Myanmar Mix contacted the Ministry of Health and Sport’s Mandalay office, but a staff member said they were unaware of the issue and were “too busy” to provide the phone number for the Arkar Theit Pan building or for its administrator.
This time Khine’s accommodation was an eerie and secluded empty dormitory where blackouts were regular and the toilets had no running water. She was brought three meals a day, though the food was hard rice and a little meat, she said. She slipped into one of the cubicles, the sole occupant of the large hall for the next 10 days, for the cost of 90,000 kyats.
“I feel very frightened,” she told Myanmar Mix on her seventh day in quarantine. “It feels very unsafe and is affecting my mental stability. Since there are lots of cubicles here, I can’t see around me. I become more and more terrified when it turns dark.”
Khine said the volunteers, including Myo Min Oo, were friendly and helpful. She asked them for more secure accommodation, like the bedroom she had in Pathein Gyi Quarantine Centre, but the general administrator of the stadium denied the request.
“He said ‘you have to stay even if you don’t want to’ although I explained to him that I felt very insecure here,” she said. “He insisted they couldn’t place me anywhere else and were following orders.”
When Khine persisted, she recalled the administrator saying the “only person responsible for feelings of fear is the person experiencing it.”
Khine, who transitioned in 2015, said the administrator “deadnamed” her, or purposely referred to her several times by her former name.
“He was raising his voice and deliberately called me by my deadname repeatedly, even in parts of the conversation where it wasn’t relevant,” she said. “I don’t mind if it was used when he needed to check my official documents, but this was extremely humiliating. I cried all night and didn’t get sleep for three nights because every sound startled me.”
On November 6, all the quarantine residents were tested for Covid-19 except for Khine, who had to wait until November 10 because she was isolated, she said.

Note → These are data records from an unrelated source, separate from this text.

===== config.mk =====
export PLATFORM = sky130hd
export DESIGN_NAME = spi_flash_dma_drain
export DESIGN_NICKNAME = d
export VERILOG_FILES = /design/src/rtl/spi_flash_dma_drain.sv
export SDC_FILE = /design/constraint.sdc
export NUM_CORES = 1
export LEC_CHECK = 0
export ABC_AREA = 1
export CAP_MARGIN = 10
export CORE_AREA = 4 4 118 120
export CTS_CLUSTER_SIZE = 24
export DETAILED_ROUTE_END_ITERATION = 8
export DIE_AREA = 0 0 122 124
export PLACE_DENSITY_LB_ADDON = 0.2
export RECOVER_POWER = 100
export SLEW_MARGIN = 10
export SYNTH_ARGS = -nofsm -noshare
export SYNTH_HDL_FRONTEND = slang
export SYNTH_SLANG_ARGS = --single-unit

===== constraint.sdc =====
create_clock -name ahbclk -period 2.1 [get_ports ahbclk]
set_input_delay 0.315 -clock ahbclk [delete_from_list [all_inputs] [get_ports ahbclk]]
set_output_delay 0.315 -clock ahbclk [all_outputs]
set_load 0.01 [all_outputs]

===== src/rtl/spi_flash_dma_drain.sv =====
// rtl/spi_flash_dma_drain.sv - AHB-side DMA drain: pops flash read FIFO words and issues single-beat AHB writes
module spi_flash_dma_drain #(
  parameter int TIMEOUT_CYC = 1024
) (
  input  logic        ahbclk,
  input  logic        ahbrst,
  input  logic        i_start,
  input  logic [31:0] i_dma_addr,
  input  logic [23:0] i_byte_count,
  input  logic        i_abort,
  input  logic        i_fifo_empty,
  input  logic [31:0] i_fifo_rdata,
  output logic        o_fifo_rd_en,
  output logic [31:0] o_addr,
  output logic [31:0] o_wr_data,
  output logic        o_rd0_wr1,
  output logic        o_valid,
  input  logic        i_ready,
  output logic        o_busy,
  output logic        o_done,
  output logic        o_error
);

  localparam int WW = $clog2(TIMEOUT_CYC);
  localparam logic [WW-1:0] WAIT_MAX = WW'(TIMEOUT_CYC - 1);

  typedef enum logic [2:0] {IDLE, FETCH, WRITE, DONE, ABORT} state_t;

  state_t        state;
  logic [31:0]   addr_q;
  logic [31:0]   data_q;
  logic [22:0]   count_q;
  logic [WW-1:0] wait_q;
  logic [24:0]   byte_round;
  logic [22:0]   words;

  // Partial trailing word rounds up to a full word
  assign byte_round = {1'b0, i_byte_count} + 25'd3;
  assign words      = byte_round[24:2];

  assign o_fifo_rd_en = (state == FETCH) && !i_abort && !i_fifo_empty;
  assign o_addr       = addr_q;
  assign o_wr_data    = data_q;
  assign o_rd0_wr1    = o_valid;

  always_ff @(posedge ahbclk) begin
    if (ahbrst) begin
      state   <= IDLE;
      addr_q  <= '0;
      data_q  <= '0;
      count_q <= '0;
      wait_q  <= '0;
      o_valid <= 1'b0;
      o_busy  <= 1'b0;
      o_done  <= 1'b0;
      o_error <= 1'b0;
    end else begin
      o_done  <= 1'b0;
      o_error <= 1'b0;
      case (state)
        IDLE: begin
          if (i_start) begin
            addr_q  <= {i_dma_addr[31:2], 2'b00};
            count_q <= words;
            if (words != '0) begin
              state  <= FETCH;
              o_busy <= 1'b1;
            end else begin
              state  <= DONE;
              o_done <= 1'b1;
            end
          end
        end
        FETCH: begin
          if (i_abort) begin
            state   <= ABORT;
            o_error <= 1'b1;
            o_busy  <= 1'b0;
          end else if (!i_fifo_empty) begin
            data_q  <= i_fifo_rdata;
            wait_q  <= '0;
            o_valid <= 1'b1;
            state   <= WRITE;
          end
        end
        WRITE: begin
          if (i_ready) begin
            o_valid <= 1'b0;
            wait_q  <= '0;
            addr_q  <= addr_q + 32'd4;
            count_q <= count_q - 23'd1;
            if (count_q == 23'd1) begin
              state  <= DONE;
              o_done <= 1'b1;
              o_busy <= 1'b0;
            end else if (i_abort) begin
              state   <= ABORT;
              o_error <= 1'b1;
              o_busy  <= 1'b0;
            end else begin
              state <= FETCH;
            end
          end else if (wait_q == WAIT_MAX) begin
            // Slave never accepted: withdraw the request and terminate
            o_valid <= 1'b0;
            wait_q  <= '0;
            state   <= ABORT;
            o_error <= 1'b1;
            o_busy  <= 1'b0;
          end else begin
            wait_q <= wait_q + 1'b1;
          end
        end
        DONE:    state <= IDLE;
        ABORT:   state <= IDLE;
        default: state <= IDLE;
      endcase
    end
  end

endmodule

# == Word level (Yosys, flattened, before mapping) ==
# Cells that the tools add are included.
# totals
register_bits,104
latch_bits,0
ramBits,0
mem_bits_ro,0
inputBits,94
output_inout_bits,70
word_cells,82
n_memories,0
# op_classes
add_sub_neg,4
multipliers,0
div_mod_pow,0
n_lt_le_gt_ge,0
n_eq_ne,11
shifts,0
mux,41
bitwise_logic,2
n_reduce_logical,15
# ops
cell,n
$mux 32,2
$pmux 32 s2,1
$mux 23,2
$pmux 23 s2,1
$mux 10,4
$add 32x3->32 const B,1
$add 24x2->25 const B,1
$eq 23x1->1 const B,1
$reduce_bool 23->1,1
$sub 23x1->23 const B,1
$mux 3,7
$pmux 10 s2,1
$mux 1,17
$reduce_and 3->1,4
$add 10x1->10 const B,1
$eq 10x10->1 const B,1
$ne 2x2->1 const B,5
$pmux 3 s3,1
$reduce_and 4->1,2
$ne 3x3->1 const B,2
$pmux 1 s2,3
$reduce_bool 2->1,2
$eq 3x1->1 const B,1
$eq 3x2->1 const B,1
other kinds (7),10

# == Logic depth before layout (Yosys ltp) ==
# logic_depth
ltp_word,5
ltp_mapped,16
mapped_depth_nobuf,16

# == Worst setup path before layout ==
# OpenSTA, ideal clock, no wires.
# synth_timing
path_type,reg2reg
start,register addr_q[2] (netlist: o_addr[2])
end,register addr_q[28] (netlist: o_addr[28])
setup_ns,0.132
arrival_ns,1.718
required_time_ns,1.968
path_slack_ns,0.250
stages_incl_launch_ff,15
n_path_buf,0
synth_period_minus_slack_ns,1.850
cell_sequence,dfxtp_1 > ha_1 > nand2_1 > nor2_4 > nand2_2 > nor2_1 > nand2_1 > nor2_4 > nand2_2 > nor2_2 > nand2_1 > o21ai_1 > nand3_1 > nand2_1 > a21oi_1
# synth_between
elab_chain_len,3
# synth_lines
element,line,rtl
from (decl),30,logic [31:0] addr_q;
from (signal assigned),63,"addr_q <= {i_dma_addr[31:2], 2'b00};"
from (signal assigned),90,addr_q <= addr_q + 32'd4;
$add 32x3->32,90,
$mux 32,87,if (i_ready) begin
$pmux 32 s2,60,case (state)
# No other way between the ends. The select of a mux whose other input is x is not followed.
# A chain may end at the register's enable or synchronous reset.

# == Final worst setup path ==
# layout_timing
start,register wait_q[1]
end,register wait_q[5]
# layout_between
elab_chain_len,4
word_cells_on_any_way,5
classes_between,add/sub (1); eq/ne (1); mux (3)
# layout_lines
element,line,rtl
from (decl),33,logic [WW-1:0] wait_q;
from (signal assigned),111,wait_q <= wait_q + 1'b1;
$add 10x1->10 or $eq 10x10->1 (tied branches),"111, 103",
$mux 10 *,103,end else if (wait_q == WAIT_MAX) begin
$mux 10 *,87,
$pmux 10 s2 *,60,
# Every way passes the cells marked *; elsewhere a longest branch is shown, timed or not.

==> run summary <==
outcome: completed
post-route cell area: 8871 um2
main area contributors after synthesis: dfxtp_1 (32%), nand2_1 (12%), nor2_1 (8.7%)
GRT Util Overall: 0.2273
crit path max fanout: 8
post-route ant nets: 0
gp weighted congestion: 0.8787
fin worst setup slack: 124.8 ps
crit-path most repeated cell: nand2_2
RSZ-0062 raised after global routing: yes
hold bufs inserted after CTS: 0
row count: 42
setup violators final: 0
cts bufs inserted: 9
gr ovfl total: 0
first-pass GRT wire length: 28.43 mm
Ant. Diodes: 0
DR WL/cell: 12.92 um
static leakage: 3.812 nW
Tmin final: 1975 ps
Post-synth EDFFs: 0
Layout area overhead: 39.81%
hold_ws: 474.0 ps
Peak Freq: 506.3 MHz
largest net degree at the start of global routing: 51
synthesized area: 6345 um2
relative slew slack: 0.5585
Non-Filler Instances: 1357
clock network power share: 0.267
Initial Utilization: 0.4888
top-count cell post-synth: nand2_1
# Max-Cap Violations: 0
VDD IR max: 0.4279 mV
Post-synth ARST share: 0
# port buffers: 159
Worst Path Required: 2330 ps
simple logic cell fraction of the synthesized area: 0.3593
post-synthesis mux area share: 0
top_reg_cell synth: dfxtp_1
synth unique cells: 51
final WL: 17.53 mm
#FFs+latches synth: 102
die width: 122 um
CTS tree: built
critical-path cell list: ha_2 -> nand2_1 -> nor2_2 -> nand2_2 -> nor2_4 -> nand2_2 -> nor2_2 -> nand2_1 -> nand2_2 -> inv_1 -> nand2_2 -> inv_2 -> o21ai_4 -> nor3b_1
Detailed Routing Iterations Pass 1: 6
post-synthesis instance total: 978
HP Class: reg2reg
HPWL after detailed placement: 12.92 mm
switch share: 0.3326
Vias: 6899
Clock Sink Count: 102
xor and xnor area share after synthesis: 0.03175
later-pin clock latency in the skew report: 350 ps
Worst setup EP type: flip-flop
full die area: 15130 um2
final worst path period share: 0.9406
Synth area leader: dfxtp_1
Crit Path Class: reg2reg
core area: 12980 um2
dpl cells: 1332
CP Data Arrival Time: 2200 ps
pre-CTS setup slack: -206.3 ps
startpoint types: flip-flop
share of layout cells above drive strength 1: 0.1465
synth cell count leaders: nand2_1 (206), nor2_1 (147), dfxtp_1 (102), inv_1 (93), o21ai_0 (84)
P_sw: 1.905 mW
adder-cell share of the synthesized area: 0.007888
Setup Skew: 8.480 ps
Mean Syn Cell Area: 6.488 um2
# nets final: 1274
main combinational cell family by area after synthesis: simple AND/OR/NAND/NOR gates
Comb pwr share: 0.323
initial antenna violation count: 0
pwr dens: 645.6 nW/um2
CP peak stage delay: 350 ps
Fillers: 1153
worst slew pin tran: 662.2 ps
vias in the first global route: 6133
Yosys warnings: 0
post-DR vias/cell: 5.084
Die Y: 124 um
Hold Vio Cnt, Final: 0
CTS Root Cell: clkbuf_16
Compound-Gate Fraction of Synth Area: 0.1836
Slowest-stage cell, CP: dfxtp_2
Synth top area share: 0.3218
H-tree depth: 3
internal power: 3.822 mW
initial drt markers: 522
placed instance area: 8448 um2
fin. max-slew vios: 0
DRC viols: 0
clk slew on worst S/H paths: 70 ps
CTS Buffer Depth: 2
Ports: 164
total power: 5.728 mW
Reg power frac: 0.410
Seq/Total Area, Yosys: 0.3218
-- worst max-delay path, delay by kind of cell (launching register included) --
kind	cells	cell delay, ps
fa+ha+maj	1	170
flops	1	350
simple gates	10	930
compound gates	1	280
buf+inv	2	120
-- repair_timing --
action | CTS | global route
pin swaps | 0 | 9
buffers inserted | 0 | 9
resized for setup | 1 | 29
endpoints found under the hold margin | 0 | 0
endpoints found under the setup margin | 1 | 17
-- power groups by stage --
| stage | logic (mW) | clock network, mW | registers [mW] |
|---|---|---|---|
| floorplan | 1.00 | 0 | 2.41 |
| global placement | 1.82 | 0 | 2.39 |
| detailed placement | 1.85 | 0 | 2.39 |
| CTS | 1.86 | 1.58 | 2.34 |
| global route | 2.07 | 1.65 | 2.38 |
| finish | 1.85 | 1.53 | 2.35 |
-- metal layers --
| metal | vias up | wire length, um | track usage |
|---|---|---|---|
| met5 | - | 0 | 0 |
| met2 | 166 | 8329 | 0.3874 |
| met3 | 13 | 944 | 0.03951 |
| met1 | 3139 | 8092 | 0.3041 |
| met4 | 0 | 167 | 0.04692 |
| li1 | 3581 | - | - |
-- final cells by class --
| cell class | instances | area [um2] | area share |
|---|---|---|---|
| multi-input combinational | 732 | 3790 | 0.4272 |
| timing repair buffer | 229 | 2163 | 0.2439 |
| sequential | 102 | 2047 | 0.2307 |
| inverter | 102 | 382.9 | 0.04316 |
| clock buffer | 11 | 232.7 | 0.02623 |
| tap | 176 | 220.2 | 0.02482 |
| clock inverter | 5 | 35.03 | 0.003949 |
-- cell families (layout without fill, tap and decap cells) --
group / Yosys count / in the layout
AND/OR/NAND/NOR: 496 / 496
AO/OA/AOI/OAI: 207 / 207
buffers and inverters: 145 / 347
flip-flops: 102 / 102
XOR/XNOR: 23 / 23
adder cells (fa/ha/maj): 4 / 4
other: 1 / 2
-- state kept, by name (all words and copies together), names as in the netlist --
| name | flops |
|---|---|
| wait_q | 10 |
| o_wr_data | 32 |
| o_addr | 30 |
| o_rd0_wr1 | 1 |
| o_busy | 1 |
| o_error | 1 |
| o_done | 1 |
| count_q | 23 |
| state | 3 |
-- path summary, 6_finish.rpt --
kind	slack [ps]	start	endpoint	cells after the start
hold reg to reg	470	o_wr_data[25]	o_wr_data[25]	2
setup / recovery	120	wait_q[1]	wait_q[5]	14
hold / removal	470	o_wr_data[25]	o_wr_data[25]	2
setup reg to reg	120	wait_q[1]	wait_q[5]	14
-- metrics by stage --
step / util / TNS (ps)
final: 0.6834 / 0
after global routing: 0.6834 / -284.0
after CTS: 0.6714 / 0
after detailed placement: 0.6509 / -646.0
after global placement: 0.6509 / -400.9
after floorplan: - / 0
-- layout by cell type, fill, tap and decap left out, drive strengths merged, types with 6 or more instances in the layout --
cell           instances
a21oi                 61
a31oi                  8
buf                   69
clkbuf                12
clkdlybuf4s50        109
dfxtp                102
dlygate4sd3           49
inv                  101
nand2                227
nand3                 46
nand3b                 6
nand4                  6
nor2                 174
nor3                  23
o211ai                16
o21ai                100
xnor2                  6
xor2                  17
Power figures use the tool's default switching activity.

In Myanmar, transgender people are not legally allowed to change the gender assigned to them at birth. Members of Myanmar’s queer community face penalties of up to 10 years in prison for having homosexual sex under Section 377 of the country’s penal code. Although rarely enforced, the law gives the authorities an excuse to harass anyone with a non-straight sexual orientation.
Transgender people also face more general discrimation amid the widely held belief that being born LGBT is karmic retribution of sins committed in one’s past life. However, popular figures such as transgender fasion designer Mogok Pauk Pauk and Swe Zin Htet, the first openly gay Miss Universe contestant, as well as recent Pride festivals have boosted the queer community and have helped challenge discrimination.
“I accept that, living in Myanmar, I will have to face discrimination to some extent,” added Khine, who completed her quarantine on November 13.
*Khine’s real name has been changed because she has not yet told her partner’s family that she is transgender.